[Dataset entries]
"""

From an optimization exercise on the open Yosys and OpenROAD flow, aimed at small area, a short achievable clock period and few clock cycles; shortcuts taken in it are not production practice.
The RTL was checked by simulation tests, not by an equivalence proof against the original design.
Power and IR drop assume default switching activity.

==> xenon: inputs <==
==> flow/design.v <==
`timescale 1ns / 1ps
module  RV32core(
        input clk,                   
        input rst,                   
        output[29:0] imem_addr,      
        input [31:0] imem_data,      
        output[29:0] dmem_addr,      
        output       dmem_we,        
        output[3:0]  dmem_wstrb,     
        output[31:0] dmem_wdata,     
        input [31:0] dmem_rdata      
	);
    reg [29:0] pc;                   
    reg        d_valid;              
    reg [31:0] d_inst;
    reg [29:0] d_pc;
    reg        d_fp;                 
    reg        e_valid;              
    reg [31:0] e_a, e_b, e_c;        
    reg [1:0]  e_fa, e_fb, e_fc;     
    reg [4:0]  e_rd;
    reg        e_wr;                 
    reg [2:0]  e_f3;                 
    reg [2:0]  e_sz;                 
    reg        e_sub;                
    reg        e_sra;                
    reg        e_sgn;                
    reg        e_br, e_pred, e_jalr, e_link, e_load, e_store;
    reg [31:0] m_res;                
    reg [31:0] m_wdata;
    reg [3:0]  m_wstrb;
    reg        m_we;
    reg [4:0]  m_rd;
    reg        m_wr, m_load;
    reg [2:0]  m_f3;
    reg [31:0] w_val;                
    reg [4:0]  w_rd;
    reg        w_wr;
    reg [31:1] rf_v;                 
    reg [31:0] rf [1:31];
    wire [4:0] d_rs1 = d_inst[19:15];
    wire [4:0] d_rs2 = d_inst[24:20];
    reg [31:0] rf_r1, rf_r2;
    integer i;
    always @* begin
        rf_r1 = 32'd0;
        rf_r2 = 32'd0;
        for (i = 1; i < 32; i = i + 1) begin
            rf_r1 = rf_r1 | ({32{d_rs1 == i[4:0] && rf_v[i]}} & rf[i]);
            rf_r2 = rf_r2 | ({32{d_rs2 == i[4:0] && rf_v[i]}} & rf[i]);
        end
    end
    genvar g;
    generate
        for (g = 1; g < 32; g = g + 1) begin : RF
            always @(posedge clk)
                if (w_wr && w_rd == g) rf[g] <= w_val;
        end
    endgenerate
    always @(posedge clk or posedge rst)
        if (rst) rf_v <= 31'd0;
        else if (w_wr) rf_v <= rf_v | (31'd1 << (w_rd - 5'd1));
    wire [6:0] op = d_inst[6:0];
    wire [2:0] f3 = d_inst[14:12];
    wire [4:0] rd = d_inst[11:7];
    wire is_lui   = op[6:2] == 5'b01101;
    wire is_auipc = op[6:2] == 5'b00101;
    wire is_jal   = op[6:2] == 5'b11011;
    wire is_jalr  = op[6:2] == 5'b11001;
    wire is_br    = op[6:2] == 5'b11000;
    wire is_load  = op[6:2] == 5'b00000;
    wire is_store = op[6:2] == 5'b01000;
    wire is_opi   = op[6:2] == 5'b00100;
    wire is_op    = op[6:2] == 5'b01100;
    wire use1 = ~(is_lui | is_auipc | is_jal);
    wire use2 = is_op | is_br | is_store;
    wire wr   = ~(is_br | is_store) & (rd != 5'd0);
    wire [31:0] imm_i = {{20{d_inst[31]}}, d_inst[31:20]};
    wire [31:0] imm_s = {{20{d_inst[31]}}, d_inst[31:25], d_inst[11:7]};
    wire [31:0] imm_b = {{20{d_inst[31]}}, d_inst[7], d_inst[30:25], d_inst[11:8], 1'b0};
    wire [31:0] imm_u = {d_inst[31:12], 12'b0};
    wire [31:0] imm_j = {{12{d_inst[31]}}, d_inst[19:12], d_inst[20], d_inst[30:21], 1'b0};
    wire [31:0] imm_pc = is_br ? imm_b : is_jal ? imm_j : imm_u;
    wire [29:0] d_tgt  = d_pc + imm_pc[31:2];
    wire [29:0] d_pc1  = d_pc + 30'd1;
    wire bpred = is_br & d_fp;               
    wire pred  = is_jal | bpred;
    wire [29:0] d_jtgt = d_pc + imm_j[31:2];
    wire byp1 = w_wr && w_rd == d_rs1;
    wire byp2 = w_wr && w_rd == d_rs2;
    wire [31:0] rs1v = byp1 ? w_val : rf_r1;
    wire [31:0] rs2v = byp2 ? w_val : rf_r2;
    wire f1m = e_valid && e_wr && e_rd == d_rs1;
    wire f1w = m_wr && m_rd == d_rs1;
    wire f2m = e_valid && e_wr && e_rd == d_rs2;
    wire f2w = m_wr && m_rd == d_rs2;
    wire stall = d_valid && e_valid && e_load && e_wr &&
                 ((use1 && e_rd == d_rs1) || (use2 && e_rd == d_rs2));
    wire [31:0] A = e_fa[0] ? m_res : e_fa[1] ? w_val : e_a;
    wire [31:0] B = e_fb[0] ? m_res : e_fb[1] ? w_val : e_b;
    wire [31:0] C = e_fc[0] ? m_res : e_fc[1] ? w_val : e_c;
    wire [31:0] Bx  = B ^ {32{e_sub}};
    wire [32:0] sum = {1'b0, A} + {1'b0, Bx} + {32'd0, e_sub};
    wire        eq  = A == B;
    wire        lt  = {A[31] ^ e_sgn, A[30:0]} < {B[31] ^ e_sgn, B[30:0]};
    wire        shl = ~e_f3[2];
    wire [31:0] A_rev;
    generate
        for (g = 0; g < 32; g = g + 1) begin : REV_A
            assign A_rev[g] = A[31 - g];
        end
    endgenerate
    wire [31:0] sh_in = shl ? A_rev : A;
    wire        sh_f  = e_sra & ~shl & A[31];
    wire [31:0] sh_1  = B[0] ? {sh_f,        sh_in[31:1]} : sh_in;
    wire [31:0] sh_2  = B[1] ? {{2{sh_f}},  sh_1[31:2]}  : sh_1;
    wire [31:0] sh_4  = B[2] ? {{4{sh_f}},  sh_2[31:4]}  : sh_2;
    wire [31:0] sh_8  = B[3] ? {{8{sh_f}},  sh_4[31:8]}  : sh_4;
    wire [31:0] sh_r  = B[4] ? {{16{sh_f}}, sh_8[31:16]} : sh_8;
    wire [31:0] sh_out;
    generate
        for (g = 0; g < 32; g = g + 1) begin : REV_S
            assign sh_out[g] = shl ? sh_r[31 - g] : sh_r[g];
        end
    endgenerate
    reg [31:0] alu;
    always @* begin
        case (e_f3)
            3'b000: alu = sum[31:0];
            3'b001: alu = sh_out;
            3'b010: alu = {31'd0, lt};
            3'b011: alu = {31'd0, lt};
            3'b100: alu = A ^ B;
            3'b101: alu = sh_out;
            3'b110: alu = A | B;
            default: alu = A & B;
        endcase
    end
    wire [31:0] e_res = e_link ? C : alu;
    wire taken = (e_f3[2] ? lt : eq) ^ e_f3[0];
    wire        redirect = e_valid && (e_jalr || (e_br && (taken != e_pred)));
    wire [29:0] e_tgt    = e_jalr ? sum[31:2] : C[31:2];
    wire [1:0] ea = sum[1:0];
    wire [3:0] st_strb = e_sz[1:0] == 2'b00 ? (4'b0001 << ea) :
                         e_sz[1:0] == 2'b01 ? (ea[1] ? 4'b1100 : 4'b0011) : 4'b1111;
    wire [31:0] st_data = e_sz[1:0] == 2'b00 ? {4{C[7:0]}} :
                          e_sz[1:0] == 2'b01 ? {2{C[15:0]}} : C;
    wire [1:0]  mo = m_res[1:0];
    wire [7:0]  ld_b = mo[1] ? (mo[0] ? dmem_rdata[31:24] : dmem_rdata[23:16])
                             : (mo[0] ? dmem_rdata[15:8]  : dmem_rdata[7:0]);
    wire [15:0] ld_h = mo[1] ? dmem_rdata[31:16] : dmem_rdata[15:0];
    wire [31:0] ld   = m_f3[1:0] == 2'b00 ? {{24{~m_f3[2] & ld_b[7]}}, ld_b} :
                       m_f3[1:0] == 2'b01 ? {{16{~m_f3[2] & ld_h[15]}}, ld_h} : dmem_rdata;
    assign imem_addr  = pc;
    assign dmem_addr  = m_res[31:2];
    assign dmem_we    = m_we;
    assign dmem_wstrb = m_wstrb;
    assign dmem_wdata = m_wdata;
    wire d_redirect = d_valid && is_jal && !stall;
    wire        f_bb   = imem_data[6:0] == 7'b1100011 && imem_data[31];
    wire [9:0]  f_off  = {imem_data[7], imem_data[30:25], imem_data[11:9]};
    wire [9:0]  kp0 = pc[9:0] ^ f_off, kg0 = pc[9:0] & f_off;
    wire [9:0]  kp1 = {kp0[9:1] & kp0[8:0], kp0[0]};
    wire [9:0]  kg1 = {kg0[9:1] | (kp0[9:1] & kg0[8:0]), kg0[0]};
    wire [9:0]  kp2 = {kp1[9:2] & kp1[7:0], kp1[1:0]};
    wire [9:0]  kg2 = {kg1[9:2] | (kp1[9:2] & kg1[7:0]), kg1[1:0]};
    wire [9:0]  kp3 = {kp2[9:4] & kp2[5:0], kp2[3:0]};
    wire [9:0]  kg3 = {kg2[9:4] | (kp2[9:4] & kg2[5:0]), kg2[3:0]};
    wire [9:0]  kg4 = {kg3[9:8] | (kp3[9:8] & kg3[1:0]), kg3[7:0]};
    wire [10:0] f_lo = {kg4[9], kp0 ^ {kg4[8:0], 1'b0}};
    wire        f_fp   = f_bb && f_lo[10];
    wire [29:0] f_tgt  = {pc[29:10], f_lo[9:0]};
    wire [29:0] pc_nb  = redirect ? e_tgt : stall ? pc : d_redirect ? d_jtgt : pc + 30'd1;
    wire        f_take = f_fp && !redirect && !stall && !d_redirect;
    always @(posedge clk or posedge rst) begin
        if (rst) begin
            pc      <= 30'd0;
            d_valid <= 1'b0;
            e_valid <= 1'b0;
            m_we    <= 1'b0;
            m_wr    <= 1'b0;
            w_wr    <= 1'b0;
        end else begin
            pc      <= f_take ? f_tgt : pc_nb;
            d_valid <= !(redirect || d_redirect) && (stall ? d_valid : 1'b1);
            e_valid <= d_valid && !stall && !redirect;
            m_we    <= e_valid && e_store;
            m_wr    <= e_valid && e_wr;
            w_wr    <= m_wr;
        end
    end
    always @(posedge clk) begin
        if (!stall) begin
            d_inst <= imem_data;
            d_pc   <= pc;
            d_fp   <= f_fp;
        end
        e_a   <= (is_lui | is_auipc | is_jal) ? 32'd0 : rs1v;
        e_b   <= is_op | is_br ? rs2v :
                 is_store      ? imm_s :
                 is_lui        ? imm_u :
                 is_auipc      ? {d_tgt, 2'b00} : imm_i;
        e_c   <= is_store ? rs2v :
                 is_br    ? {(bpred ? d_pc1 : d_tgt), 2'b00} : {d_pc1, 2'b00};
        e_fa  <= {f1w & ~f1m & use1, f1m & use1};
        e_fb  <= {f2w & ~f2m & (is_op | is_br), f2m & (is_op | is_br)};
        e_fc  <= {f2w & ~f2m & is_store, f2m & is_store};
        e_rd  <= rd;
        e_wr  <= wr;
        e_f3  <= (is_op | is_opi | is_br) ? f3 : 3'b000;
        e_sz  <= f3;
        e_sub <= is_op & d_inst[30] & f3 == 3'b000;
        e_sgn <= is_br ? ~f3[1] : ~f3[0];
        e_sra <= d_inst[30];
        e_br  <= is_br;
        e_pred <= pred;
        e_jalr <= is_jalr;
        e_link <= is_jal | is_jalr;
        e_load <= is_load;
        e_store <= is_store;
        m_res   <= e_res;
        m_wdata <= st_data;
        m_wstrb <= st_strb;
        m_rd    <= e_rd;
        m_load  <= e_load;
        m_f3    <= e_sz;
        w_val <= m_load ? ld : m_res;
        w_rd  <= m_rd;
    end
endmodule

"""

* What is needed *
Which lines run from the one holding "wire [31:0] Bx" through the one holding "assign sh_out[g] = shl" in the records above? Repeat them exactly, both included, and nothing more.

* Your solution *
    wire [31:0] Bx  = B ^ {32{e_sub}};
    wire [32:0] sum = {1'b0, A} + {1'b0, Bx} + {32'd0, e_sub};
    wire        eq  = A == B;
    wire        lt  = {A[31] ^ e_sgn, A[30:0]} < {B[31] ^ e_sgn, B[30:0]};
    wire        shl = ~e_f3[2];
    wire [31:0] A_rev;
    generate
        for (g = 0; g < 32; g = g + 1) begin : REV_A
            assign A_rev[g] = A[31 - g];
        end
    endgenerate
    wire [31:0] sh_in = shl ? A_rev : A;
    wire        sh_f  = e_sra & ~shl & A[31];
    wire [31:0] sh_1  = B[0] ? {sh_f,        sh_in[31:1]} : sh_in;
    wire [31:0] sh_2  = B[1] ? {{2{sh_f}},  sh_1[31:2]}  : sh_1;
    wire [31:0] sh_4  = B[2] ? {{4{sh_f}},  sh_2[31:4]}  : sh_2;
    wire [31:0] sh_8  = B[3] ? {{8{sh_f}},  sh_4[31:8]}  : sh_4;
    wire [31:0] sh_r  = B[4] ? {{16{sh_f}}, sh_8[31:16]} : sh_8;
    wire [31:0] sh_out;
    generate
        for (g = 0; g < 32; g = g + 1) begin : REV_S
            assign sh_out[g] = shl ? sh_r[31 - g] : sh_r[g];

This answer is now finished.